Asked by: Miranda Caddy, London

The amount of water you lose through urinating is controlled by the Anti Diuretic Hormone (AHD, also called vasopressin). ADH causes your kidneys to extract excess water from your urine so that it can be recycled back into your body. Without any ADH at all, your kidneys would dump about 10 litres of water a day into your bladder; ADH reduces this to one or two litres.

Alcohol increases the amount you urinate because it suppresses the production of ADH. A sufficiently alcoholic drink can suppress ADH to the point where your kidneys actually excrete more water than the volume of the drink itself, and so there's a net dehydrating effect. But the concentration of alcohol required for this increases as you get thirstier.

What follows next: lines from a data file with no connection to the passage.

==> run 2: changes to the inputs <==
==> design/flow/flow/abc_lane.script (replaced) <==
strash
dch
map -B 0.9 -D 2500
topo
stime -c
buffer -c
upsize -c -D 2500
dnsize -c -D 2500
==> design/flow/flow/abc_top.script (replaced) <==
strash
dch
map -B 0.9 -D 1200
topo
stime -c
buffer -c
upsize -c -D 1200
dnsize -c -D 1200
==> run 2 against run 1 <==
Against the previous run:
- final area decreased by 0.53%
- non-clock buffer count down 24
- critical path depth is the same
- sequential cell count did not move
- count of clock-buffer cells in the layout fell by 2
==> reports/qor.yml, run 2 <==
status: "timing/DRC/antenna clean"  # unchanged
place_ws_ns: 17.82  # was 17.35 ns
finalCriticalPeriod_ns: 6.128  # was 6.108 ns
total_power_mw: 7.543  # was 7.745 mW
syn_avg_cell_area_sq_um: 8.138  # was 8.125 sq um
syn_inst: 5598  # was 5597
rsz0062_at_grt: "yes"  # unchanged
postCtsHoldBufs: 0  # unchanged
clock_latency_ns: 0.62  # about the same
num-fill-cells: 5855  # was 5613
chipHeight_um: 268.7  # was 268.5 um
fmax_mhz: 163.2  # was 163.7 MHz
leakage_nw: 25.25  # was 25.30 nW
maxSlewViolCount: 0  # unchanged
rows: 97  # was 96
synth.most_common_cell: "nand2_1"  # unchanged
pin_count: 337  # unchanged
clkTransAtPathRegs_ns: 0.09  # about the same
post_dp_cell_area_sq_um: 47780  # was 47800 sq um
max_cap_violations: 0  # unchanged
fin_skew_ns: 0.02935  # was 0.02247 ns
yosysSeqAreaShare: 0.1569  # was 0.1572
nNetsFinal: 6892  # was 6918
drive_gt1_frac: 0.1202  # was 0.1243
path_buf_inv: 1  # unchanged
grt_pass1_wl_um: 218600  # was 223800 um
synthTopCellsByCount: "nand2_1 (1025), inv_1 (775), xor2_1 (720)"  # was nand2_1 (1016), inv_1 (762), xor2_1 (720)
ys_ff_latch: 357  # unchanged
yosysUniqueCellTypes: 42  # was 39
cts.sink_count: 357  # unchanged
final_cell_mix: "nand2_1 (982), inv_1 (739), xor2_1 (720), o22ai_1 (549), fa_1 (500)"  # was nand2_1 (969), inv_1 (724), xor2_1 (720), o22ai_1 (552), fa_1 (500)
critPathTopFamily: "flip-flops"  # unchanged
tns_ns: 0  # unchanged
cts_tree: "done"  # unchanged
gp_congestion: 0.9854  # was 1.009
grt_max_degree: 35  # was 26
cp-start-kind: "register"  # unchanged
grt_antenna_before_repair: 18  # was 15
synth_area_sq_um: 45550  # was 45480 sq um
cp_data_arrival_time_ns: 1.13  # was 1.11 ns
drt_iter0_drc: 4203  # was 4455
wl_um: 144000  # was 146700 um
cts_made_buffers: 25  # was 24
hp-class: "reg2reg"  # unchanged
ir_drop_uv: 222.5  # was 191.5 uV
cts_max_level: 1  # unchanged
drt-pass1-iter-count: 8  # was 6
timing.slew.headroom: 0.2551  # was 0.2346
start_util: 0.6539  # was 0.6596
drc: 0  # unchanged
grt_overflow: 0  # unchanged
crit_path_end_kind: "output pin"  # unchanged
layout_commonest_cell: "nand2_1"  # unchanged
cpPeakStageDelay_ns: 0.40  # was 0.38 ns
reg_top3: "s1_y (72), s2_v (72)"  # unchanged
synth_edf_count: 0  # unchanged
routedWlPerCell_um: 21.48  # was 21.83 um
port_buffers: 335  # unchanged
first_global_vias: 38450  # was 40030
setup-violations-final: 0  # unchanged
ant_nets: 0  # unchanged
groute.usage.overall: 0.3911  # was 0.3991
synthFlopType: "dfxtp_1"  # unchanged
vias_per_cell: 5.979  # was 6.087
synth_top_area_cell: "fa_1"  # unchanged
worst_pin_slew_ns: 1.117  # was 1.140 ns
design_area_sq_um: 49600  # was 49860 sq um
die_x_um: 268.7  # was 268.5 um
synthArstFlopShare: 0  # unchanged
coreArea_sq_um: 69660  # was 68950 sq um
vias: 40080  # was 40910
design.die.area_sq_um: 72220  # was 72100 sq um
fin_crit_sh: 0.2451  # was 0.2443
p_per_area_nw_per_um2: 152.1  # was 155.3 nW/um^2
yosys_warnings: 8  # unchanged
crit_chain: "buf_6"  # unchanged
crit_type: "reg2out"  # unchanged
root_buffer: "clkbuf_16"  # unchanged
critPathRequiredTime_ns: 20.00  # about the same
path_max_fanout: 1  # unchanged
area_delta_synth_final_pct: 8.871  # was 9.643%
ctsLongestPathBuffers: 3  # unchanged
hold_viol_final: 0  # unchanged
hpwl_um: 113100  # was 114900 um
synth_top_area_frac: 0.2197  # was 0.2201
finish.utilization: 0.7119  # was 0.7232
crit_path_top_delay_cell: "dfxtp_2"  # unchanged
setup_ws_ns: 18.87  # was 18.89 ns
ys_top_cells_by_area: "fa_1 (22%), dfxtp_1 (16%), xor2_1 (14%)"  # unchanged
This design comes from an exercise in tuning for small area, a short achievable clock period and few clock cycles per item on the open sky130 flow, not from production work.
Function was checked by simulation only, so behaviour that the tests miss may differ from the original.
Power figures rest on the tool's default switching activity, not on a simulated workload.

==> indigo <==
==> flow/design.v <==
module lseq_core (
    input  wire         clk,
    input  wire         rst,
    input  wire         start,
    output wire         ready,
    output reg          done,
    output wire [9:0]   img_addr,
    input  wire [31:0]  img_data,
    input  wire [63:0]  in_bits,
    input  wire [255:0] w_in,
    input  wire [31:0]  ltime,
    output wire [63:0]  q_bits,
    output wire [127:0] w_out,
    output wire [31:0]  exec_cost
);
    localparam [7:0] OP_LD   = 8'h01, OP_LDN  = 8'h02, OP_AND  = 8'h03,
                     OP_ANDN = 8'h04, OP_OR   = 8'h05, OP_ORN  = 8'h06,
                     OP_XOR  = 8'h07, OP_ST   = 8'h08, OP_STN  = 8'h09,
                     OP_SET  = 8'h0A, OP_RST  = 8'h0B,
                     OP_ANDP = 8'h10, OP_ORP  = 8'h11, OP_POP  = 8'h12,
                     OP_TON  = 8'h20, OP_TOF  = 8'h21, OP_TP   = 8'h22,
                     OP_CU   = 8'h28, OP_CD   = 8'h29, OP_CR   = 8'h2A,
                     OP_RISE = 8'h30, OP_FALL = 8'h31,
                     OP_LW   = 8'h38, OP_SW   = 8'h39, OP_SUBW = 8'h3A,
                     OP_ABSW = 8'h3B,
                     OP_CEQ  = 8'h40, OP_CNE  = 8'h41, OP_CLT  = 8'h42,
                     OP_CGT  = 8'h43, OP_CLE  = 8'h44, OP_CGE  = 8'h45,
                     OP_JMP  = 8'h50, OP_JMPC = 8'h51, OP_END  = 8'hFF;
    localparam [3:0] AR_I = 4'h0, AR_Q = 4'h1, AR_F = 4'h2, AR_T = 4'h3,
                     AR_C = 4'h4, AR_E = 4'h5, AR_W = 4'h6, AR_K = 4'h7,
                     AR_S = 4'h8;
    reg         busy;         
    reg         tcyc;         
    reg         jcp;          
    reg [8:0]   seqa;         
    reg [8:0]   tgt;          
    reg         xv;           
    reg [7:0]   opc;          
    reg [3:0]   area;
    reg [7:0]   addr;
    reg [31:0]  wop;          
    reg         t_ge;         
    reg [31:0]  ltr;          
    reg         acc;
    reg [31:0]  wacc;
    reg [3:0]   sp;
    reg [1:0]   stk [0:15];   
    reg [12:0]  cost;
    reg         firstcold;
    reg [63:0]  q_img;
    reg [255:0] f_img;
    reg [31:0]  wo [0:3];
    reg [31:0]  t_start [0:7];
    reg [7:0]   t_q, t_prev, t_timing, t_seen;
    reg [31:0]  c_cv [0:7];
    reg [7:0]   c_uprev, c_useen, c_dprev, c_dseen;
    reg [15:0]  e_prev, e_seen;
    assign ready     = !busy;
    assign q_bits    = q_img;
    assign w_out     = {wo[3], wo[2], wo[1], wo[0]};
    assign exec_cost = {19'd0, cost};
    wire [7:0]  f_opc  = img_data[31:24];
    wire [3:0]  f_area = img_data[23:20];
    wire [19:0] f_addr = img_data[19:0];
    wire        f_end  = (f_opc == OP_END);
    wire        f_jmp  = (f_opc == OP_JMP);
    wire        f_jmpc = (f_opc == OP_JMPC);
    wire        f_tbl  = (f_opc == OP_TON || f_opc == OP_TOF || f_opc == OP_TP ||
                          f_opc == OP_CU) ||
                         ((f_opc == OP_LW || f_opc == OP_SUBW ||
                           (f_opc >= OP_CEQ && f_opc <= OP_CGE)) && f_area == AR_K) ||
                         (f_opc >= OP_LD && f_opc <= OP_XOR && f_area == AR_C);
    wire [8:0]  cur    = !busy ? 9'd0 : (jcp && acc) ? tgt : seqa;
    wire        fetch  = busy ? !tcyc : start;
    wire        xexec  = busy && xv && !tcyc;
    reg [9:0] tbl_addr;
    always @(*) begin
        if (opc == OP_TON || opc == OP_TOF || opc == OP_TP)
            tbl_addr = {7'b1100000, addr[2:0]};           
        else if (area == AR_C)
            tbl_addr = {7'b1100001, addr[2:0]};           
        else
            tbl_addr = {2'b10, addr[7:0]};                
    end
    assign img_addr = (busy && tcyc) ? tbl_addr : {1'b0, cur};
    wire        x_sw   = xexec && (opc == OP_SW);
    wire [31:0] f_wo   = (x_sw && addr[1:0] == f_addr[1:0]) ? wacc : wo[f_addr[1:0]];
    wire [31:0] f_wop  = f_addr[15] ? f_wo : w_in[f_addr[2:0]*32 +: 32];
    wire [2:0] t_n = addr[2:0];
    wire [2:0] c_n = addr[2:0];
    wire [3:0] e_n = addr[3:0];
    wire [31:0] cv    = c_cv[c_n];
    wire        c_ge  = ($signed(cv) >= $signed(wop));
    reg sbit;
    always @(*) begin
        case (addr[3:0])
            4'h0:    sbit = 1'b1;
            4'h2:    sbit = firstcold;
            default: sbit = 1'b0;
        endcase
    end
    reg bop;
    always @(*) begin
        case (area)
            AR_I:    bop = in_bits[addr[5:0]];
            AR_Q:    bop = q_img[addr[5:0]];
            AR_F:    bop = f_img[addr[7:0]];
            AR_T:    bop = t_q[t_n];
            AR_C:    bop = c_ge;
            AR_S:    bop = sbit;
            default: bop = 1'b0;
        endcase
    end
    wire [32:0] sub_full = {wacc[31], wacc} - {wop[31], wop};
    wire [31:0] sub_sat  = (sub_full[32] != sub_full[31]) ?
                           (sub_full[32] ? 32'h8000_0000 : 32'h7FFF_FFFF) : sub_full[31:0];
    wire [31:0] abs_sat  = (wacc == 32'h8000_0000) ? 32'h7FFF_FFFF :
                           (wacc[31] ? (32'd0 - wacc) : wacc);
    wire        w_eq = (wacc == wop);
    wire        w_lt = ($signed(wacc) < $signed(wop));
    wire        t_done = t_ge;
    wire        t_pz   = (wop == 32'd0);
    reg         tn_q, tn_timing, tn_load;
    reg         t_pe;
    always @(*) begin
        tn_q = 1'b0;
        tn_timing = t_timing[t_n];
        tn_load = 1'b0;
        if (opc == OP_TON)
            t_pe = t_seen[t_n] ? t_prev[t_n] : 1'b0;
        else
            t_pe = t_seen[t_n] ? t_prev[t_n] : acc;
        case (opc)
            OP_TON: begin
                if (acc && !t_pe) begin
                    tn_load = 1'b1;
                    tn_q = t_pz;
                end else if (acc) begin
                    tn_q = t_done;
                end
            end
            OP_TOF: begin
                if (acc) begin
                    tn_q = 1'b1;
                    tn_timing = 1'b0;
                end else if (t_pe) begin
                    tn_load = 1'b1;
                    tn_timing = 1'b1;
                    tn_q = !t_pz;
                end else if (t_timing[t_n]) begin
                    tn_q = !t_done;
                    if (t_done) tn_timing = 1'b0;
                end
            end
            default: begin  
                if (t_timing[t_n]) begin
                    tn_q = !t_done;
                    if (t_done) tn_timing = 1'b0;
                end else if (acc && !t_pe) begin
                    tn_load = 1'b1;
                    tn_timing = 1'b1;
                    tn_q = !t_pz;
                end
            end
        endcase
    end
    wire        cu_pe  = c_useen[c_n] ? c_uprev[c_n] : acc;
    wire        cd_pe  = c_dseen[c_n] ? c_dprev[c_n] : acc;
    wire        cu_up  = acc && !cu_pe;
    wire        cd_dn  = acc && !cd_pe;
    wire [31:0] cv_p1  = cv + 32'd1;
    wire [31:0] cv_inc = (cv == 32'h7FFF_FFFF) ? cv : cv_p1;
    wire [31:0] cv_dec = (cv == 32'h8000_0000) ? cv : cv - 32'd1;
    wire        cu_q   = c_ge || (cu_up && cv_p1 == wop);
    wire        cv_le0 = cv[31] || (cv == 32'd0);
    wire        cd_q   = cv_le0 || (cd_dn && cv == 32'd1);
    wire e_pe = e_seen[e_n] ? e_prev[e_n] : acc;
    reg [2:0] clocks;
    always @(*) begin
        case (opc)
            OP_TON, OP_TOF, OP_TP:  clocks = 3'd6;
            OP_CU, OP_CD, OP_CR:    clocks = 3'd5;
            OP_RISE, OP_FALL,
            OP_LW, OP_SW:           clocks = 3'd3;
            OP_ABSW:                clocks = 3'd1;
            default:                clocks = 3'd2;
        endcase
    end
    wire [31:0] t_el = ltr - t_start[t_n];
    always @(posedge clk) begin
        if (rst) begin
            busy <= 1'b0;
            done <= 1'b0;
        end else begin
            done <= fetch && f_end;
            if (fetch) begin
                if (f_end) busy <= 1'b0;
                else       busy <= 1'b1;
            end
        end
    end
    always @(posedge clk) begin
        if (fetch) begin
            opc  <= f_opc;
            area <= f_area;
            addr <= f_addr[7:0];
            xv   <= !f_end;
            tcyc <= f_tbl;
            jcp  <= f_jmpc;
            tgt  <= f_addr[8:0];
            seqa <= f_jmp ? f_addr[8:0] : cur + 9'd1;
            wop  <= f_wop;
        end else if (busy && tcyc) begin
            tcyc <= 1'b0;
            wop  <= img_data;
            t_ge <= (t_el >= img_data);
        end
        if (!busy && start)
            ltr <= ltime;
    end
    always @(posedge clk) begin
        if (rst) begin
            firstcold <= 1'b1;
        end else if (fetch && f_end) begin
            firstcold <= 1'b0;
        end
    end
    integer i;
    always @(posedge clk) begin
        if (rst) begin
            q_img     <= 64'd0;
            f_img     <= 256'd0;
            for (i = 0; i < 4; i = i + 1) wo[i] <= 32'd0;
            t_q       <= 8'd0;
            t_prev    <= 8'd0;
            t_timing  <= 8'd0;
            t_seen    <= 8'd0;
            for (i = 0; i < 8; i = i + 1) c_cv[i] <= 32'd0;
            c_uprev   <= 8'd0;
            c_useen   <= 8'd0;
            c_dprev   <= 8'd0;
            c_dseen   <= 8'd0;
            e_prev    <= 16'd0;
            e_seen    <= 16'd0;
        end else if (!busy) begin
            if (start) begin
                acc   <= 1'b0;
                wacc  <= 32'd0;
                sp    <= 4'd0;
                cost  <= 13'd2404;
            end
        end else if (xexec) begin
            cost <= cost + {10'd0, clocks};
            case (opc)
                OP_LD:   acc <= bop;
                OP_LDN:  acc <= !bop;
                OP_AND:  acc <= acc & bop;
                OP_ANDN: acc <= acc & !bop;
                OP_OR:   acc <= acc | bop;
                OP_ORN:  acc <= acc | !bop;
                OP_XOR:  acc <= acc ^ bop;
                OP_ST, OP_STN, OP_SET, OP_RST: begin
                    if (opc == OP_ST || opc == OP_STN || acc) begin
                        if (area == AR_Q)
                            q_img[addr[5:0]] <= (opc == OP_ST) ? acc :
                                                (opc == OP_STN) ? !acc :
                                                (opc == OP_SET);
                        else
                            f_img[addr[7:0]] <= (opc == OP_ST) ? acc :
                                                (opc == OP_STN) ? !acc :
                                                (opc == OP_SET);
                    end
                end
                OP_ANDP, OP_ORP: begin
                    stk[sp] <= {acc, (opc == OP_ORP)};
                    sp  <= sp + 4'd1;
                    acc <= (opc == OP_ANDP);
                end
                OP_POP: begin
                    sp  <= sp - 4'd1;
                    acc <= stk[sp - 4'd1][0] ? (stk[sp - 4'd1][1] | acc)
                                             : (stk[sp - 4'd1][1] & acc);
                end
                OP_TON, OP_TOF, OP_TP: begin
                    t_q[t_n]      <= tn_q;
                    t_timing[t_n] <= tn_timing;
                    t_prev[t_n]   <= acc;
                    t_seen[t_n]   <= 1'b1;
                    if (tn_load) t_start[t_n] <= ltr;
                    acc <= tn_q;
                end
                OP_CU: begin
                    if (cu_up) c_cv[c_n] <= cv_inc;
                    c_uprev[c_n] <= acc;
                    c_useen[c_n] <= 1'b1;
                    acc <= cu_q;
                end
                OP_CD: begin
                    if (cd_dn) c_cv[c_n] <= cv_dec;
                    c_dprev[c_n] <= acc;
                    c_dseen[c_n] <= 1'b1;
                    acc <= cd_q;
                end
                OP_CR: begin
                    if (acc) c_cv[c_n] <= 32'd0;
                end
                OP_RISE, OP_FALL: begin
                    e_prev[e_n] <= acc;
                    e_seen[e_n] <= 1'b1;
                    acc <= (opc == OP_RISE) ? (acc & !e_pe) : (!acc & e_pe);
                end
                OP_LW:   wacc <= wop;
                OP_SW:   wo[addr[1:0]] <= wacc;
                OP_SUBW: wacc <= sub_sat;
                OP_ABSW: wacc <= abs_sat;
                OP_CEQ:  acc <= w_eq;
                OP_CNE:  acc <= !w_eq;
                OP_CLT:  acc <= w_lt;
                OP_CGT:  acc <= !w_lt && !w_eq;
                OP_CLE:  acc <= w_lt || w_eq;
                OP_CGE:  acc <= !w_lt;
                default: ;
            endcase
        end
    end
endmodule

If you just drank wine on your desert island, you would initially lose more water than you gain from wine, but as your body became more dehydrated, it would produce more ADH to compensate and you'd eventually reach an equilibrium point.

For the 13 per cent alcohol content of most wines, that equilibrium point would still leave you badly dehydrated (not to mention hopelessly drunk), but it should prevent you from dying of thirst. If a six-pack of beer (5 per cent alcohol) washed up next to the wine, that would be a better choice.